Michelle Petersen – journalist and champion of innovation of health in pharma.  Michelle is founder of Health Innovations – A Platform to Enable All Sectors Within the Health Industry.  She is a prolific tweeter and brings a wealth of information on clinical trials and news from the pharmaceutical side of the industry.  Her blog is Health Innovations.  Follow her on twitter @shelleypetersen.   

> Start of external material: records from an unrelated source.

File: src/hdl/bcs_pkg.sv
package bcs_pkg;

  localparam int COORD_W = 24;
  localparam int T_W     = 16;
  localparam int STEP_W  = 17;

  // power-basis coefficient widths
  localparam int C1_W = 27;
  localparam int C2_W = 28;
  localparam int C3_W = 27;

  localparam logic [STEP_W-1:0] STEP_RESET = 17'd4096;
  localparam int DEFAULT_MAX_SAMPLES = 64;

  // register stages inside one coordinate lane
  localparam int LANE_DEPTH = 7;

  localparam int IN_W  = 8 * COORD_W;
  localparam int OUT_W = 2 * COORD_W;

  localparam int PADDR_W = 2;
  localparam int PDATA_W = 32;
  localparam logic [PADDR_W-1:0] ADDR_SAMPLE_STEP = 2'd0;

  typedef struct packed {
    logic signed [C3_W-1:0]    c3;
    logic signed [C2_W-1:0]    c2;
    logic signed [C1_W-1:0]    c1;
    logic signed [COORD_W-1:0] p0;
  } coef_t;

  typedef struct packed {
    logic           valid;
    logic [T_W-1:0] t;
    logic           last;
  } issue_t;

endpackage

File: src/hdl/bcs_seq.sv
module bcs_seq
  import bcs_pkg::*;
#(
  parameter int MAX_SAMPLES = DEFAULT_MAX_SAMPLES
)
(
  input  logic              clk,
  input  logic              rst,
  input  logic              in_valid,
  output logic              in_ready,
  input  logic [IN_W-1:0]   in_data,
  input  logic [STEP_W-1:0] step,
  input  logic              adv,
  output issue_t            issue,
  output coef_t             coef_x,
  output coef_t             coef_y
);

  localparam int CNT_W = (MAX_SAMPLES > 2) ? $clog2(MAX_SAMPLES) : 1;
  localparam logic [CNT_W-1:0] CNT_LAST = CNT_W'(MAX_SAMPLES - 1);

  // B(s) = P0 + c1 s + c2 s^2 + c3 s^3
  function automatic coef_t coef_calc(
    input logic signed [COORD_W-1:0] a,
    input logic signed [COORD_W-1:0] b,
    input logic signed [COORD_W-1:0] c,
    input logic signed [COORD_W-1:0] d
  );
    logic signed [C2_W-1:0] ea, eb, ec, ed;
    coef_t r;
    ea   = C2_W'(a);
    eb   = C2_W'(b);
    ec   = C2_W'(c);
    ed   = C2_W'(d);
    r.c1 = C1_W'(3 * (eb - ea));
    r.c2 = C2_W'(3 * (ea - 2 * eb + ec));
    r.c3 = C3_W'((ed - ea) + 3 * (eb - ec));
    r.p0 = a;
    return r;
  endfunction

  logic                busy;
  logic [T_W-1:0]      t;
  logic [CNT_W-1:0]    cnt;
  logic [T_W+1:0]      t_sum;
  logic                last_now;

  assign t_sum    = {2'b00, t} + {1'b0, step};
  assign last_now = (t_sum[T_W+1:T_W] != 2'b00) || (cnt == CNT_LAST);
  assign in_ready = ~busy;

  assign issue.valid = busy;
  assign issue.t     = t;
  assign issue.last  = last_now;

  always_ff @(posedge clk) begin
    if (rst) begin
      busy <= 1'b0;
    end else if (in_valid && in_ready) begin
      busy   <= 1'b1;
      t      <= '0;
      cnt    <= '0;
      coef_x <= coef_calc($signed(in_data[0*COORD_W +: COORD_W]),
                          $signed(in_data[2*COORD_W +: COORD_W]),
                          $signed(in_data[4*COORD_W +: COORD_W]),
                          $signed(in_data[6*COORD_W +: COORD_W]));
      coef_y <= coef_calc($signed(in_data[1*COORD_W +: COORD_W]),
                          $signed(in_data[3*COORD_W +: COORD_W]),
                          $signed(in_data[5*COORD_W +: COORD_W]),
                          $signed(in_data[7*COORD_W +: COORD_W]));
    end else if (busy && adv) begin
      if (last_now) begin
        busy <= 1'b0;
      end
      t   <= t_sum[T_W-1:0];
      cnt <= cnt + 1'b1;
    end
  end

endmodule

Dr. Leslie Saxon – Lelsie works in the coolest place, the USC Centre for Body Computing – The CBC (not the Canadian Broadcasting Corporation) believes that technology solutions are not the problem (or the drivers of our terrific and ever rising health care costs), they are the solutions, and they represent the very best achievements in modern society.  The CBC is an innovation incubation center that commercializes wireless health products that will transcend policy and politics in the future.  She gave a great Ted Talk in 2010 on the need for technology in healthcare and provides a plain-speak explanation of why we shouldn't put patients in ‘information purgatory’.  Leslie is working in this rapidly emerging environment and her tweets highlight how quickly technology is driving the future of healthcare.  Follow her @DrLeslieSaxon. 

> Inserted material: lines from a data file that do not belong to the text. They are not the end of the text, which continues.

==> src/hdl/bcs_pkg.sv <==
package bcs_pkg;

  localparam int COORD_W = 24;
  localparam int T_W     = 16;
  localparam int STEP_W  = 17;

  // power-basis coefficient widths
  localparam int C1_W = 27;
  localparam int C2_W = 28;
  localparam int C3_W = 27;

  localparam logic [STEP_W-1:0] STEP_RESET = 17'd4096;
  localparam int DEFAULT_MAX_SAMPLES = 64;

  // register stages inside one coordinate lane
  localparam int LANE_DEPTH = 7;

  localparam int IN_W  = 8 * COORD_W;
  localparam int OUT_W = 2 * COORD_W;

  localparam int PADDR_W = 2;
  localparam int PDATA_W = 32;
  localparam logic [PADDR_W-1:0] ADDR_SAMPLE_STEP = 2'd0;

  typedef struct packed {
    logic signed [C3_W-1:0]    c3;
    logic signed [C2_W-1:0]    c2;
    logic signed [C1_W-1:0]    c1;
    logic signed [COORD_W-1:0] p0;
  } coef_t;

  typedef struct packed {
    logic           valid;
    logic [T_W-1:0] t;
    logic           last;
  } issue_t;

endpackage

==> src/hdl/bcs_cfg.sv <==
module bcs_cfg
  import bcs_pkg::*;
(
  input  logic                clk,
  input  logic                rst,
  input  logic                psel,
  input  logic                penable,
  input  logic                pwrite,
  input  logic [PADDR_W-1:0]  paddr,
  input  logic [PDATA_W-1:0]  pwdata,
  output logic [PDATA_W-1:0]  prdata,
  output logic                pready,
  output logic [STEP_W-1:0]   step
);

  logic hit;

  always_comb begin
    unique case (paddr)
      ADDR_SAMPLE_STEP: begin
        hit    = 1'b1;
        prdata = {{(PDATA_W-STEP_W){1'b0}}, step};
      end
      default: begin
        hit    = 1'b0;
        prdata = '0;
      end
    endcase
  end

  assign pready = 1'b1;

  always_ff @(posedge clk) begin
    if (rst) begin
      step <= STEP_RESET;
    end else if (psel && penable && pwrite && pready && hit) begin
      step <= pwdata[STEP_W-1:0];
    end
  end

endmodule

==> config.mk <==
export PLATFORM = sky130hd
export DESIGN_NAME = bcs_cfg
export DESIGN_NICKNAME = d
export VERILOG_FILES = /design/src/hdl/bcs_pkg.sv /design/src/hdl/bcs_cfg.sv
export SDC_FILE = /design/constraint.sdc
export NUM_CORES = 1
export LEC_CHECK = 0
export BUFFER_PORTS_ARGS = -buffer_cell sky130_fd_sc_hd__buf_2
export CAP_MARGIN = 20
export CORE_ASPECT_RATIO = 0.6
export CORE_MARGIN = 2
export CORE_UTILIZATION = 34
export CTS_BUF_LIST = sky130_fd_sc_hd__clkbuf_16
export DETAILED_ROUTE_END_ITERATION = 6
export PLACE_DENSITY = 0.76
export SKIP_LAST_GASP = 1
export SLEW_MARGIN = 20
export SYNTH_ARGS = -nofsm -noshare
export SYNTH_HDL_FRONTEND = slang
export SYNTH_SLANG_ARGS = --single-unit
==> constraint.sdc <==
create_clock -name clk -period 1 [get_ports clk]
set_input_delay 0.1 -clock clk [delete_from_list [all_inputs] [get_ports clk]]
set_output_delay 0.1 -clock clk [all_outputs]
set_load 0.02 [all_outputs]
Word level (Yosys, flattened, before mapping)
Index checks and enable logic that the tools add are counted. W data, S select, Z words.

Output and inout port bits: 50. Bits in registers: 17. Input port bits: 39.

Multiplexer cells: 2. Reduce and logical (&&, ||, !) cells: 4.

Operator list (count): $mux W17 (1); $logic_and A1 B1 Y1 (3); $logic_not A2 Y1 (1); $mux W1 (1).

Depth between registers and ports, before layout
Gate-level depths: netlist of run 1.

Depth after elaboration: 3. Depth in mapped cells: 5. Gate-level depth less buffers: 3.

Least setup slack after synthesis of run 1
OpenSTA, ideal clock, no wires.

Kind: input to register. From: in paddr[1]. To: reg step[10]. Library setup time: 0.072 ns. Slack: 0.045 ns. Arrival: 0.884 ns. Stages on the path: 5. Data required time: 0.928 ns. Path through: nor2_4 and4_4 buf_12 buf_12 mux2i_1.

Word-level cells in the longest chain between the ends: 3.

Ends and longest elaborated chain: from (decl) (RTL line bcs_cfg.sv:9) `input logic [PADDR_W-1:0] paddr,`; $logic_not A2 Y1 (RTL line bcs_cfg.sv:19) `unique case (paddr)`; $mux W1 (RTL line bcs_cfg.sv:19); $logic_and A1 B1 Y1 (RTL line bcs_cfg.sv:36) `end else if (psel && penable && pwrite && pready && hit) begin`; to (signal assigned) (RTL line bcs_cfg.sv:37) `step <= pwdata[STEP_W-1:0];`; to (decl) (RTL line bcs_cfg.sv:13) `output logic [STEP_W-1:0] step`.

Every way passes these cells. A chain may end at the register's enable or synchronous reset.

Worst setup path after layout of run 1
From: reg step[1]. To: out prdata[1].

Word-level cells in the longest chain between the ends: 1.

Ends and longest elaborated chain: $mux W17 (RTL line bcs_cfg.sv:19); to (decl) (RTL line bcs_cfg.sv:11) `output logic [PDATA_W-1:0] prdata,`.

Every way passes these cells.

==> results of run 1 <==
stage by stage:
step / utilization, % / setup WS (ns) / hold WS (ns) / std cells / area, um2
after floorplan: - / 0.0448 / 0.255 / 125 / 1090
after global placement: 45.3 / -0.00636 / 0.363 / 206 / 1310
after detailed placement: 45.3 / -0.0156 / 0.368 / 206 / 1310
after CTS: 48.0 / 0.00826 / 0.108 / 210 / 1390
after global routing: 49.5 / -0.0142 / 0.112 / 210 / 1430
final: 49.5 / 0.0208 / 0.104 / 210 / 1430
worst max-delay path, cell delays in order (launching register included):
cell and delay, ns:
dfxtp_2 0.33, and2_2 0.16, buf_2 0.15
timing repair:
item,in CTS,in global routing
hold buffers,0,0
gates resized for setup,0,21
setup endpoints to repair,0,15
area by class of cell:
cell class                      count  area, um2
Fill cell                         287       1460
Multi-Input combinational cell     86        576
Timing Repair Buffer               61        373
Sequential cell                    17        352
Clock buffer                        3       75.1
Tap cell                           42       52.6
Clock inverter                      1       3.75
power by group through the flow:
stage	Clock, mW	Combinational (mW)	Sequential (mW)
global placement	0	0.220	0.707
detailed placement	0	0.221	0.707
CTS	0.791	0.222	0.693
global route	0.824	0.245	0.695
finish	0.766	0.224	0.694
floorplan	0	0.182	0.717
cells by family after synthesis:
kind of cell  synth area share, %
flops                        32.8
other cells                 0.723
simple gates                 33.3
mux                          16.4
buf+inv                      16.9
final timing paths:
check,start,end
min reg2reg,step[16],step[16]
max,step[1],prdata[1]
max reg2reg,step[1],step[1]
min,pwdata[3],step[3]
cell usage in the layout (no fill, tap or decap), drive strengths merged:
cell	instances
nor2	3
clkbuf	3
nand2b	32
and4	1
buf	61
inv	1
mux2i	17
and2	17
dfxtp	17
conb	16
metal layers:
metal  track usage [%]  wire length, um  vias up  part of all wire [%]
met5                 0                0        -                     0
met4              3.16                8        0                  0.38
met1              16.1              953      355                    45
met2              18.8              959       36                    45
met3              5.15              189        2                   9.0
li1                  -                -      431                     -
==> metrics.cfg, run 1 <==
[run]
max-cap-violations = 0

[floorplan]
start_util_pct = 35.9
row_count = 15
dieArea_um2 = 3530
chipHeight_um = 46.8
num_io_pins = 89
die_width_um = 75.4
coreArea_um2 = 2890

[critical_path]
worstSetupStartpointType = flop
crit_arrival_ns = 0.88
ff2ff_path_depth = 2
endpoint_kind = primary output
worstPathRequired_ns = 0.90
r2r_slack_ns = 0.39
path_max_fanout = 3
path_class = reg -> out

[yosys]
synth_common_cells = 32 x nand2b_1, 17 x dfxtp_1, 17 x mux2i_1, 16 x buf_4, 10 x and2_1
syn_area_per_cell_um2 = 9.36
yosysMostFrequentCell = nand2b_1
seq_area_frac_synth_pct = 32.8
synth_cell_types = 12
synth_top_area_share_pct = 32.8
synthArstFlopShare_pct = 0
synth_cells = 111
synth_flop_cell = dfxtp_1
synth_area_leader_cell = dfxtp_1
netlist_area_um2 = 1040
synth_edf_count = 0
synth.area.top_cells = dfxtp_1 33%, nand2b_1 19%, mux2i_1 16%, buf_4 12%, and2_1 6.0%
synth_seq_cells = 17
yosys_warnings = 0

[outcome]
outcome = finished clean

[sta]
rsz0062_at_grt = true
slew_violations = 0
fin_crit_ns = 0.979
fmax_mhz = 1020
final.period_utilization_pct = 97.9
setup_viol = 0
skew_ns = 0
final.setup.tns_ns = 0
hold_viol_final = 0

[power_and_ir_drop]
switching_share_pct = 22.3
p_sw_mw = 0.375
comb_power_share_pct = 13.3
sequentialPowerShare_pct = 41.2
power.density_nw_per_um2 = 1180
total_power_mw = 1.68
vdd_drop_max_mv = 0.647
clkPwrFrac_pct = 45.5
p_leak_nw = 0.699
intPower_mw = 1.31

[layout]
regMostFlops = step
reg_top3 = step x17
antenna_cells = 0
area_growth_pct = 37.8
largest_reg_flops = 17
layout.nets = 208
drive_gt1_share_pct = 48.8

[grt]
grt_max_degree = 35
grt_pass1_vias = 700
grt.total_usage_pct = 12.2
grt_pass1_wl_mm = 3.17
antenna_found_initial = 0
overflow = 0

[hold_path]
whs_path_depth = 3
hold_class = in -> reg

[drt]
post_drt_via_cell_ratio = 3.92
ant_nets = 0
drc_errors = 0
drt-total-wl_mm = 2.11
drt_iter0_markers = 30
routedWlPerCell_um = 10.0
drtPass1Iterations = 4
vias = 824

[clock_network]
path_clk_slew_ns = 0.05
h-tree-depth = 1
cts_root_buffer = clkbuf_16
clk_path_buf_depth = 2
cts_sinks = 17
cts_setup_buffers = 0
cts_made_buffers = 3
cts_tree = yes
clkLatencyLatePin_ns = 0.24

[place]
port-buffer-count = 57
place_hpwl_mm = 1.59
gp_congestion = 0.629

(Power assumes the default switching activity.)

Jane Sarasohn-Kahn  - Healthy thinker – Jane is a health economist who works at the intersection of health and technology (my favourite corner).  In her most recent blog The future of sensors in health care – passive, designed, integrated, she explores how sensors will help consumers monitor and manage their health conditions.  Love the infographic too.  You can follow Jane @healthythinker or check out her website Health Populi

As my final shout-out in honour of International Women’s Day, I would like recognize the recently launched project, Chime for Change.   Despite the glossy celebrity endorsements, I’m optimistic that some awareness and good work may emerge from the effort.  The six women that I've highlighted are all North American women (Esther is Swiss born but a native of NYC now) a fact that does not escape me and I believe highlights the global aspect of gender inequality in science and technology.  We are so fortunate to live in a time and space where the contributions of women in science and technology are celebrated and their voices are heard, but not all women and girls have the same opportunities.  View the video, and if you see value in the effort, give them a follow @chimeforchange.  

As Hillary Clinton said  “It is past time for women to take their rightful place, side by side with men, in the rooms where the fates of peoples, where their children's and grandchildren's fates, are decided.”

It’s your health.  It’s your health information.  Manage it well.